Restaurant owners should take heed and take the security of their clients’ information very seriously. Establishments that process credit card information should review their security systems, update virus software routinely, train employees on security and best practices and consider a risk management plan that would include cyber insurance.

As restaurants are a growing target for cyber crime, if you have restaurant clients (or other clients that take credit card data) you should consult with them about their risks and liabilities. Based on their risk tolerance, consider whether the risk of being a victim of cyber theft is a risk they want to self-insure, or whether they would prefer to outsource this exposure via a cyber/network security policy. In today’s high-tech world, a well-thought-out risk management plan is invaluable and should work in conjunction with cyber/network security insurance, as no computer system — regardless of size or sophistication — is hack-proof.

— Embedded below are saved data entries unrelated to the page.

[config.mk]
export PLATFORM = sky130hd
export DESIGN_NAME = clock_core_flat
export DESIGN_NICKNAME = d
export VERILOG_FILES = /design/src/rtl/clock_pkg.sv /design/src/rtl/clock_if.sv /design/src/rtl/clock_mod_counter.sv /design/src/rtl/clock_core.sv /design/src/flat_wrapper.sv
export SDC_FILE = /design/constraint.sdc
export NUM_CORES = 1
export LEC_CHECK = 0
export BUFFER_PORTS_ARGS = -buffer_cell sky130_fd_sc_hd__buf_2
export CAP_MARGIN = 25
export CORE_MARGIN = 2
export CORE_UTILIZATION = 25
export CTS_CLUSTER_SIZE = 40
export DETAILED_ROUTE_END_ITERATION = 10
export HOLD_SLACK_MARGIN = 0.15
export PLACE_DENSITY = 0.45
export SLEW_MARGIN = 20
export SYNTH_ARGS = -nofsm -noshare
export SYNTH_HDL_FRONTEND = slang
export SYNTH_SLANG_ARGS = --single-unit
[constraint.sdc]
create_clock -name clk -period 4.6 [get_ports clk]
set_clock_uncertainty 0.2 [all_clocks]
set_input_delay 0.69 -clock clk [delete_from_list [all_inputs] [get_ports clk]]
set_output_delay 0.69 -clock clk [all_outputs]
set_load 0.02 [all_outputs]
[src/rtl/clock_pkg.sv]
// Shared constants, en bit map and adjust-pulse decode for the clock core.
package clock_pkg;

  localparam int HOURS_MAX = 23;
  localparam int MINS_MAX  = 59;
  localparam int SECS_MAX  = 59;

  localparam int HOURS_W = 5;
  localparam int MINS_W  = 6;
  localparam int SECS_W  = 6;
  localparam int EN_W    = 5;

  localparam int EN_RUN  = 0;
  localparam int EN_AMIN = 1;
  localparam int EN_AHR  = 2;
  localparam int EN_TMIN = 3;
  localparam int EN_THR  = 4;

  typedef struct packed {
    logic inc;
    logic dec;
  } step_t;

  // Both buttons in the same cycle cancel to a no-op.
  function automatic step_t adj_step(input logic sel, input logic adjust,
                                     input logic up, input logic down);
    step_t s;
    s.inc = sel & adjust & up & ~down;
    s.dec = sel & adjust & down & ~up;
    return s;
  endfunction

endpackage

[src/rtl/clock_if.sv]
// Control/display bundle between the alarm FSM side and the clock core.
interface clock_if;
  import clock_pkg::*;

  logic [EN_W-1:0]    en;
  logic               adjust;
  logic               up;
  logic               down;
  logic [SECS_W-1:0]  secs;
  logic               z;
  logic [HOURS_W-1:0] disp_hh;
  logic [MINS_W-1:0]  disp_mm;
  logic               tick;

  modport master (
    output en, adjust, up, down,
    input  secs, z, disp_hh, disp_mm, tick
  );

  modport slave (
    input  en, adjust, up, down,
    output secs, z, disp_hh, disp_mm, tick
  );

endinterface

[src/rtl/clock_mod_counter.sv]
// Modulo-(MAX+1) up/down counter with clear; wrap flags an increment past MAX.
module mod_counter #(
  parameter int MAX = 59,
  parameter int W   = 6
) (
  input  logic         clk,
  input  logic         rst,
  input  logic         inc,
  input  logic         dec,
  input  logic         clr,
  output logic [W-1:0] value,
  output logic         wrap
);

  localparam logic [W-1:0] TOP = W'(MAX);

  logic up_only;
  logic dn_only;

  assign up_only = inc & ~dec & ~clr;
  assign dn_only = dec & ~inc & ~clr;
  assign wrap    = up_only & (value == TOP);

  always_ff @(posedge clk or posedge rst) begin
    if (rst) begin
      value <= '0;
    end else if (clr) begin
      value <= '0;
    end else if (up_only) begin
      value <= (value == TOP) ? '0 : value + W'(1);
    end else if (dn_only) begin
      value <= (value == '0) ? TOP : value - W'(1);
    end
  end

endmodule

A well-tailored cyber policy can provide a restaurant that experiences a breach with a forensic expert who will examine the systems to find out how and when the breach occurred, determine what information was compromised and assist in notifying the affected individuals. Depending on size and revenues, cyber policies can be as cheap as $1,000 and provide $1 million in coverage.

Hackers are just like the rest of us: They like to eat! Take precautions so your restaurant clients are not the ones that feed them. In the event that hackers get hungry at one of your client’s establishments, strong security controls and vigilance, combined with a well-drafted cyber policy, can prevent what otherwise could be a devastating blow to a small eatery, franchise restaurant or family diner.